1. Control the use of personal information and limiting the use of sensitive personal information through the right to opt out of sale.
2. The ability to correct, delete, and transfer personal information.
3. The right to easily accessible self-serve tools to opt-out of sale or limit use of personal data
4. Exercise privacy rights without being penalized or discriminated against.
5. Hold businesses accountable for failing to take reasonable information security precautions.
6. Know who is collecting a child's personal information, how it is being used, and to whom it is disclosed.

The primary purpose of the CPRA is to further protect personal consumer information. The act defines consumer information as any information that could reasonably identify or be related to a specific person or household. This includes names, addresses, email address, social security number, and characteristics defined as being protected under California and federal law such as race, gender, or religion. The CPRA also alters the criteria for businesses to be subject to the act.

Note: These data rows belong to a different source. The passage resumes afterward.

<file path="config.mk">
export PLATFORM = sky130hd
export DESIGN_NAME = axis_pkt_fifo
export DESIGN_NICKNAME = d
export VERILOG_FILES = /design/src/rtl/axis_pkg.sv /design/src/rtl/axis_fifo_ram.sv /design/src/rtl/axis_pkt_fifo.sv
export SDC_FILE = /design/constraint.sdc
export NUM_CORES = 1
export LEC_CHECK = 0
export CAP_MARGIN = 20
export CORE_UTILIZATION = 30
export CTS_CLUSTER_SIZE = 14
export DETAILED_ROUTE_END_ITERATION = 10
export HOLD_SLACK_MARGIN = 0.15
export PLACE_DENSITY = 0.56
export SLEW_MARGIN = 20
export SYNTH_ARGS = -nofsm -noshare
export SYNTH_HDL_FRONTEND = slang
export SYNTH_HIERARCHICAL = 1
export SYNTH_SLANG_ARGS = --single-unit
</file>
<file path="constraint.sdc">
create_clock -name axis_aclk -period 16.15 [get_ports axis_aclk]
set_clock_uncertainty 0.2 [all_clocks]
set_input_delay 4.845 -clock axis_aclk [delete_from_list [all_inputs] [get_ports axis_aclk]]
set_output_delay 4.845 -clock axis_aclk [all_outputs]
set_load 0.05 [all_outputs]
</file>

The act applies to businesses meeting any of the three following criteria: (1) have $25 million in annual gross revenue in the preceding year (2) buys, sells, or shares the personal information of 100,000 or more consumers or households (3) businesses whose majority of revenue (50% or more) is earned from selling or sharing personal consumer information.

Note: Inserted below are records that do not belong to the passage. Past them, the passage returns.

## src/rtl/lifo_frame_reverser.sv

```systemverilog
// Stream front-end for an unregistered LIFO: it buffers each frame (or each DEPTH-word
// segment of a longer frame), then replays it in reverse word order through a registered output.
module lifo_frame_reverser #(
    parameter int DEPTH      = 32,
    parameter int DATA_WIDTH = 32
) (
    input  logic                  clk_i,
    input  logic                  reset_ni,
    input  logic                  s_valid_i,
    input  logic [DATA_WIDTH-1:0] s_data_i,
    input  logic                  s_last_i,
    output logic                  s_ready_o,
    output logic                  m_valid_o,
    output logic [DATA_WIDTH-1:0] m_data_o,
    output logic                  m_last_o,
    input  logic                  m_ready_i,
    output logic                  lifo_push_o,
    output logic [DATA_WIDTH-1:0] lifo_push_data_o,
    output logic                  lifo_pop_o,
    input  logic [DATA_WIDTH-1:0] lifo_pop_data_i,
    input  logic                  lifo_empty_i,
    input  logic                  lifo_full_i,
    output logic                  seg_o
);

    localparam int CW = $clog2(DEPTH) + 1;
    localparam logic [CW-1:0] CNT_FULL = CW'(DEPTH);
    localparam logic [CW-1:0] CNT_LAST = CW'(DEPTH - 1);
    localparam logic [CW-1:0] CNT_ONE  = CW'(1);

    typedef enum logic {
        FILL,
        DRAIN
    } state_t;

    state_t        state_r;
    logic [CW-1:0] cnt_r;
    logic          fill_ends;

    // Push and pop are confined to different states, so they can never coincide.
    assign s_ready_o        = (state_r == FILL) && !lifo_full_i && (cnt_r != CNT_FULL);
    assign lifo_push_o      = s_valid_i && s_ready_o;
    assign lifo_push_data_o = s_data_i;
    assign lifo_pop_o       = (state_r == DRAIN) && (cnt_r != '0) && !lifo_empty_i
                              && (!m_valid_o || m_ready_i);
    assign fill_ends        = lifo_push_o && (s_last_i || (cnt_r == CNT_LAST));
    assign seg_o            = lifo_push_o && !s_last_i && (cnt_r == CNT_LAST);

    always_ff @(posedge clk_i or negedge reset_ni) begin
        if (!reset_ni) begin
            state_r   <= FILL;
            cnt_r     <= '0;
            m_valid_o <= 1'b0;
            m_data_o  <= '0;
            m_last_o  <= 1'b0;
        end else begin
            if (lifo_push_o) begin
                cnt_r <= cnt_r + CNT_ONE;
            end else if (lifo_pop_o) begin
                cnt_r <= cnt_r - CNT_ONE;
            end

            case (state_r)
                FILL: begin
                    if (fill_ends) begin
                        state_r <= DRAIN;
                    end
                end
                DRAIN: begin
                    if (lifo_pop_o && (cnt_r == CNT_ONE)) begin
                        state_r <= FILL;
                    end
                end
                default: state_r <= FILL;
            endcase

            // The last drained beat may linger into FILL until the consumer takes it.
            if (lifo_pop_o) begin
                m_data_o  <= lifo_pop_data_i;
                m_valid_o <= 1'b1;
                m_last_o  <= (cnt_r == CNT_ONE);
            end else if (m_ready_i) begin
                m_valid_o <= 1'b0;
            end
        end
    end

endmodule

```

## config.mk

```make
export PLATFORM = sky130hd
export DESIGN_NAME = lifo_frame_reverser
export DESIGN_NICKNAME = d
export VERILOG_FILES = /design/src/rtl/lifo_frame_reverser.sv
export SDC_FILE = /design/constraint.sdc
export NUM_CORES = 1
export LEC_CHECK = 0
export CORE_ASPECT_RATIO = 2
export CORE_MARGIN = 2
export CORE_UTILIZATION = 38
export CTS_CLUSTER_DIAMETER = 120
export DETAILED_ROUTE_END_ITERATION = 6
export PLACE_DENSITY = 0.9
export SETUP_SLACK_MARGIN = 0.02
export SLEW_MARGIN = 20
export SYNTH_ARGS = -nofsm -noshare
export SYNTH_HDL_FRONTEND = slang
export SYNTH_SLANG_ARGS = --single-unit
```

## constraint.sdc

```tcl
create_clock -name clk_i -period 6.5 [get_ports clk_i]
set_clock_uncertainty 0.2 [all_clocks]
set_input_delay 1.3 -clock clk_i [delete_from_list [all_inputs] [get_ports clk_i]]
set_output_delay 1.3 -clock clk_i [all_outputs]
set_load 0.02 [all_outputs]
```

After elaboration in Yosys (flattened, before gate mapping). Index checks and enable logic that the tools add are counted.

$add $sub $neg: 2. Equal/unequal tests: 3. Multiplexer cells: 7. Bitwise operators: 1. Reductions and logical operators: 19.

Operators with widths (count): two-way mux 6 bit (2); logical AND 1 bit (10); adder 6 x 1 -> 6 bit, second input constant (1); == test 6 x 1 -> 1 bit, second input constant (1); == test 6 x 5 -> 1 bit, second input constant (1); inequality test 6 bit, second input constant (1); nonzero test 6 bit (1); subtractor 6 x 1 -> 6 bit, second input constant (1); logical NOT 1 bit (4); two-way mux 1 bit (4); nonzero test 2 bit (2); logical OR 1 bit (2); case mux 1 bit (2 select lines) (1); inverter 1 bit (1).

Register bits: 41. Input bits: 71. Output and inout port bits: 70.

Logic depth before layout (Yosys ltp). Gate-level depths: netlist of the first run.

Word-level depth: 7. Depth in mapped cells: 8. Gate-level depth less buffers: 7.

Worst setup path after synthesis of the first run. Ideal clock, no wire load.

Path type: input to output. From: input lifo_full_i. To: output seg_o. Data arrival time: 2386 ps. Slack: 2614 ps. Cell stages on the path: 3. Buffers on the path: 0. Cell sequence: nor2_1 o211ai_1 nor4_1.

Word-level cells in the longest chain between the ends: 6.

Ends and longest elaborated chain: start: declaration (line 22) `input logic lifo_full_i,`; logical NOT 1 bit (line 41) `assign s_ready_o = (state_r == FILL) && !lifo_full_i && (cnt_r != CNT_FULL);`; logical AND 1 bit (2 in series) (line 41); logical AND 1 bit (line 42) `assign lifo_push_o = s_valid_i && s_ready_o;`; logical AND 1 bit (2 in series) (line 47) `assign seg_o = lifo_push_o && !s_last_i && (cnt_r == CNT_LAST);`; end: declaration (line 23) `output logic seg_o`.

Every way passes these cells.

Worst setup path after layout of the first run.
From: input lifo_empty_i. To: output lifo_pop_o.

Word-level cells in the longest chain between the ends: 3.

Ends and longest elaborated chain: start: declaration (line 21) `input logic lifo_empty_i,`; logical NOT 1 bit (line 44) `assign lifo_pop_o = (state_r == DRAIN) && (cnt_r != '0) && !lifo_empty_i`; logical AND 1 bit (line 44); logical AND 1 bit (line 45) `&& (!m_valid_o || m_ready_i);`; end: declaration (line 19) `output logic lifo_pop_o,`.

Every way passes these cells.

==> impl_metrics.csv, run 1 <==
group,metric,value,unit
hold_path,min_path_cells,2,
cells_and_area,post-route-cell-area,0.002671,sq mm
clock_tree,tritoncts,"yes",
placement,dp.cells,253,
timing,rsz0062_at_grt,"false",
worst_setup_path,crit_path_top_delay_cell,"clkdlybuf4s50_1",
synthesis,synthFlopType,"dfrtp_1",
global_route,grt_pass1_vias,1336,
global_route,grt_overflow_total,0,
synthesis,syn_nets,228,
drt,ant_nets,0,
clock_tree,post_cts_resized,0,
drt,vias,1292,
die,die_y,106.5,um
clock_tree,hold_buffers,0,
cells_and_area,num_antenna_cells,0,
cells_and_area,final_common_cell,"clkdlybuf4s50_1",
run_status,status,"finished, final reports clean",
timing,tns,0,ns
cells_and_area,instances_no_fill,261,
synthesis,yosysSeqAreaShare,51.38,%
flow_run,maxCapViolCount,0,
synthesis,avgSynthCellArea,12.97,sq um
timing,slew_headroom,41.31,%
die,num_rows,37,
power_and_ir_drop,power.leakage,1.099,nW
global_route,grt_usage,13.58,%
synthesis,ys_types,29,
cells_and_area,nets,276,
worst_setup_path,cp_data_required_time,5.00,ns
timing,fmax,0.2099,GHz
synthesis,synth_top_area_cell,"dfrtp_1",
drt,totalWireLength,3914,um
worst_setup_path,critPathLaunchType,"input port",
timing,finalSetupViolCount,0,
worst_setup_path,crit_fanout,37,
cells_and_area,drive_above_1_share,22.66,%
worst_setup_path,end_kind,"primary output",
power_and_ir_drop,ir_drop,0.2414,mV
die,core_area,0.005092,sq mm
clock_tree,clock_sinks,41,
synthesis,synthCells,154,
worst_setup_path,worstPathCellList,"clkdlybuf4s50_1 -> nor2b_1 -> o311ai_4 -> inv_4 -> clkdlybuf4s50_1",
timing,fin_ws,1.735,ns
placement,portBuffers,76,
synthesis,synthArstFlopShare,100.0,%
die,io_pins,141,
global_route,grt_pass1_wl,6410,um
clock_tree,post_cts_buffers,0,
synthesis,synth_area,0.001997,sq mm
global_route,antenna_found_initial,0,
drt,drt_iter0_drc,15,
cells_and_area,layout_common_cells,"75 x clkdlybuf4s50_1, 41 x dfrtp_1, 32 x mux2_2, 8 x nand2_1, 6 x clkbuf_8",
timing,hold_slack,0.2826,ns
timing,slew_violations,0,
power_and_ir_drop,powerDensity,495.2,mW/mm^2
drt,route.detailed.drc,0,
clock_tree,cts_root_buf,"clkbuf_8",
global_route,grt_max_degree,42,
placement,place_ws,1.744,ns
synthesis,ys_warn_count,0,
hold_path,hp-class,"flop to flop",
worst_setup_path,crit_path_frequent_cell,"clkdlybuf4s50_1",
timing,tightestPinTransition,0.8803,ns
worst_setup_path,max_stage_delay,0.69,ns
die,die-area,0.005886,sq mm
synthesis,ys_seq_elements,41,
placement,post_dp_cell_area,0.002551,sq mm
clock_tree,cts.clk_slew.worst_paths,0.07,ns
synthesis,synth_top_area_share,51.38,%
placement,gp_congestion,0.8626,
clock_tree,cts_htree_levels,2,
die,start_util,39.21,%
drt,drt_first_pass_iters,5,
synthesis,synth_edf_count,0,
clock_tree,cts_buffers,5,
drt,vias_per_cell,4.950,
cells_and_area,areaGrowthSynthToFinish,33.77,%
worst_setup_path,arrival,3.27,ns
timing,hold_violations,0,
worst_setup_path,r2r_cells,6,
clock_tree,clkLatencyLatePin,0.28,ns
die,die_w,55.26,um
timing,finalCritPeriodShare,73.31,%
drt,route.detailed.wl_per_inst,15.00,um
timing,period_needed,4.765,ns
synthesis,ys_top_cells_by_area,"dfrtp_1 51%, mux2_2 18%, buf_4 12%, ha_1 1.9%, buf_6 1.7%",
placement,post-dp-hpwl,2934,um
worst_setup_path,path_class,"input port to primary output",
clock_tree,clockBufferDepth,2,
report_power, final:
group / leakage (nW) / internal (mW) / switching, mW
registers: 0.482 / 0.383 / 0.0905
logic: 0.560 / 0.346 / 0.294
clock network: 0.0574 / 0.125 / 0.0846
total: 1.10 / 0.854 / 0.469
layer usage:
layer	track usage [%]	vias to the layer above	part of all wire [%]
li1	-	597	-
met1	15.36	629	35
met2	23.81	59	56
met3	3.041	7	7.4
met4	6.272	0	1.8
met5	0	-	0
registers in the layout, summed over array words and instances, names as in the netlist:
register	flops
m_data_o	32
cnt_r	6
m_last_o	1
m_valid_o	1
state_r	1
synthesized netlist by cell type (all sizes together) (2+ instances only):
library cell	number
or3	2
ha	3
nand3	4
nand2	8
xnor2	3
xor2	2
nor2	2
inv	4
buf	35
o32ai	2
nand2b	2
mux2	32
dfrtp	41
path summary, 6_finish.rpt:
path                           endpoint         start  slack [ns]
setup reg to reg           m_data_o[24]      cnt_r[0]        3.94
hold / removal                 m_last_o      m_last_o        0.28
min in group asynchronous   m_data_o[3]      reset_ni        0.92
hold reg to reg                m_last_o      m_last_o        0.28
setup / recovery             lifo_pop_o  lifo_empty_i        1.73
max in group asynchronous  m_data_o[17]      reset_ni        4.62
per-stage QoR:
| stage | utilization (%) | power (mW) |
|---|---|---|
| after floorplan | - | 0.8612 |
| after global placement | 50.10 | 1.108 |
| after detailed placement | 50.10 | 1.126 |
| after CTS | 52.46 | 1.339 |
| after global routing | 52.46 | 1.398 |
| final | 52.46 | 1.323 |
final cells by class:
class                   count  area, sq um
fillers                   446         2421
flip-flops and latches     41         1026
repair buffers             76        755.7
multi-input cells          74        679.4
clock buffers               6        82.58
well taps                  58        72.57
clock inverters             2        37.54
inverters                   4        17.52
critical path: cells and delay by family:
family / cells / cell delay, ns
AO/OA/AOI/OAI: 1 / 0.20
buffers and inverters: 3 / 1.49
AND/OR/NAND/NOR: 1 / 0.26
kinds of logic after synthesis:
family / share of synthesized area, %
XOR/XNOR: 2.193
AND/OR/NAND/NOR: 5.577
AO/OA/AOI/OAI: 5.828
flip-flops: 51.38
buffers and inverters: 14.60
multiplexers: 18.55
adder cells (fa/ha/maj): 1.880
Note: power is estimated with default switching activity, not from simulation.
==> run 2: changes to the inputs <==
- CORE_UTILIZATION: 38 -> 35
- PLACE_DENSITY: 0.9 -> 0.84
- clock period: 6.5 -> 5 ns (I/O delays scaled with it)
==> run 2 against run 1 <==
Critical path depth stayed put. Largest cell class unchanged. Final cell count up 1.1%. Largest power group unchanged. Sequential power grew 30%. First-iteration DRC count down 6.7%. Clock power rose by 96%. Flip-flop and latch count did not move. Register-to-register slack lost 1.5 ns. Combinational power up 31%. Count of clock-buffer cells in the layout shrank 1.
==> impl_metrics.csv, run 2 (synthesized netlist as in run 1, its figures left out) <==
group,metric,value,unit
clock_tree,cts_htree_levels,2,
drt,drt_first_pass_iters,4,
drt,ant_nets,0,
timing,fmax,0.2385,GHz
worst_setup_path,cp_data_required_time,3.80,ns
timing,finalSetupViolCount,0,
drt,route.detailed.wl_per_inst,15.23,um
global_route,antenna_found_initial,0,
run_status,status,"finished, final reports clean",
clock_tree,tritoncts,"yes",
die,core_area,0.005612,sq mm
worst_setup_path,path_class,"input port to primary output",
cells_and_area,areaGrowthSynthToFinish,37.47,%
cells_and_area,largest_register,"m_data_o",
worst_setup_path,cp_top_family,"buffers and inverters",
global_route,grt_pass1_wl,6879,um
die,io_pins,141,
clock_tree,post_cts_buffers,0,
worst_setup_path,crit_path_top_delay_cell,"clkdlybuf4s50_1",
worst_setup_path,end_kind,"primary output",
cells_and_area,regArea,0.001026,sq mm
clock_tree,clkLatencyLatePin,0.28,ns
flow_run,maxCapViolCount,0,
timing,slew_headroom,39.05,%
cells_and_area,n_fill_cell,495,
worst_setup_path,path_buf_inv,3,
clock_tree,cts.clk_slew.worst_paths,0.06,ns
power_and_ir_drop,p_int,1.233,mW
timing,finalCritPeriodShare,83.87,%
worst_setup_path,crit_fanout,37,
power_and_ir_drop,combPwrFrac,45.0,%
cells_and_area,layout_common_cells,"75 x clkdlybuf4s50_1, 41 x dfrtp_1, 32 x mux2_2, 8 x nand2_1, 5 x clkbuf_16",
worst_setup_path,r2r_cells,6,
drt,drt_iter0_drc,14,
die,die_y,110.8,um
placement,post-dp-hpwl,2925,um
hold_path,min_path_cells,1,
placement,portBuffers,76,
hold_path,hp-class,"flop to flop",
placement,gp_congestion,0.7706,
timing,period_needed,4.193,ns
power_and_ir_drop,ir_drop,0.4100,mV
power_and_ir_drop,swShare,33.91,%
cells_and_area,largest_reg_flops,32,
clock_tree,hold_buffers,0,
cells_and_area,num_antenna_cells,0,
clock_tree,cts_root_buf,"clkbuf_16",
power_and_ir_drop,power,1.866,mW
timing,rsz0062_at_grt,"false",
worst_setup_path,crit_path_frequent_cell,"clkdlybuf4s50_1",
global_route,grt_max_degree,42,
die,die-area,0.006362,sq mm
die,num_rows,39,
global_route,grt_usage,13.60,%
clock_tree,clockBufferDepth,2,
timing,tightestPinTransition,0.9142,ns
timing,slew_violations,0,
worst_setup_path,critPathLaunchType,"input port",
worst_setup_path,arrival,2.99,ns
power_and_ir_drop,seq_power_share,33.1,%
die,start_util,35.59,%
cells_and_area,final_common_cell,"clkdlybuf4s50_1",
cells_and_area,drive_above_1_share,22.66,%
drt,vias_per_cell,5.163,
global_route,grt_overflow_total,0,
cells_and_area,nets,276,
cells_and_area,multi_input_area,679.4,sq um
timing,tns,0,ns
power_and_ir_drop,switchingPower,0.6327,mW
clock_tree,cts_buffers,5,
power_and_ir_drop,power.leakage,1.135,nW
power_and_ir_drop,p_clk_share,21.9,%
worst_setup_path,cp.depth,5,
drt,vias,1363,
worst_setup_path,max_stage_delay,0.70,ns
timing,hold_violations,0,
drt,route.detailed.drc,0,
power_and_ir_drop,powerDensity,679.7,mW/mm^2
clock_tree,post_cts_resized,0,
drt,totalWireLength,4021,um
worst_setup_path,worstPathCellList,"clkdlybuf4s50_1 -> nor2b_1 -> o311ai_4 -> inv_4 -> clkdlybuf4s50_1",
clock_tree,clock_sinks,41,
global_route,grt_pass1_vias,1503,
die,die_w,57.41,um
cells_and_area,top_regs,"m_data_o (32), cnt_r (6)",
-- run 2: metal layers --
| layer | routed length [um] | GRT usage [%] | vias up |
|---|---|---|---|
| li1 | - | - | 594 |
| met5 | 0 | 0 | - |
| met1 | 1526 | 15.05 | 669 |
| met2 | 1874 | 21.06 | 86 |
| met4 | 99 | 5.891 | 0 |
| met3 | 520 | 7.468 | 14 |
-- run 2: area by class of cell --
cell class / count / share of cell area [%]
clock buffer: 5 / 4.558
clock inverter: 3 / 2.370
inverter: 4 / 0.6381
multi-input combinational: 74 / 24.75
sequential: 41 / 37.37
tap: 61 / 2.780
timing repair buffer: 76 / 27.53
-- run 2: power groups by stage --
stage,registers [mW],logic (mW),clock network [mW]
detailed placement,0.622,0.845,0
global placement,0.610,0.829,0
finish,0.617,0.839,0.410
global route,0.641,0.897,0.438
floorplan,0.778,0.342,0
CTS,0.619,0.851,0.423
-- run 2: per-stage QoR --
stage	util [%]	worst slack, ns	hold WS, ns	cell area (sq um)	instances
3_3_place_gp	45.53	0.8688	0.2841	2555	256
6_report	48.92	0.8067	0.3036	2745	264
4_1_cts	48.92	0.7881	0.3084	2745	264
2_1_floorplan	-	1.714	0.2888	1997	154
3_5_place_dp	45.53	0.7944	0.2806	2555	256
5_1_grt	48.92	0.6677	0.3201	2745	264
-- run 2: path summary, 6_finish.rpt --
kind	slack, ns	endpoint	from
worst max-delay path	0.81	lifo_pop_o	lifo_empty_i
worst min-delay path	0.30	m_data_o[23]	m_data_o[23]
worst max register to register	2.44	m_data_o[6]	cnt_r[0]
worst min register to register	0.30	m_data_o[23]	m_data_o[23]
max in group asynchronous	3.38	m_data_o[31]	reset_ni
min in group asynchronous	0.66	m_data_o[17]	reset_ni
-- run 2: worst register-to-register path: stages (launching register included) --
cell and delay (ns):
dfrtp_1 0.45, inv_1 0.13, ha_1 0.23, or3b_4 0.43, o311ai_4 0.37, inv_4 0.27, mux2_2 0.37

The ability to revoke consent for a business to sell or share a consumer's information through easily accessible tools is an integral part of the CPRA's modification of the CCPA. The CPRA mandates that a business' homepage must clearly display a link titled "Do Not Sell My Personal Information." A business may not require a consumer to make an account or go through multiple steps to opt out. This right essentially permits Californian consumers to require businesses to stop selling their information, thereby preventing the kinds of misuse and unknown sales of personal data that spurred the creation of the CCPA.

== Results ==
The proposition passed with roughly 55% of California voters voting in favor of the measure.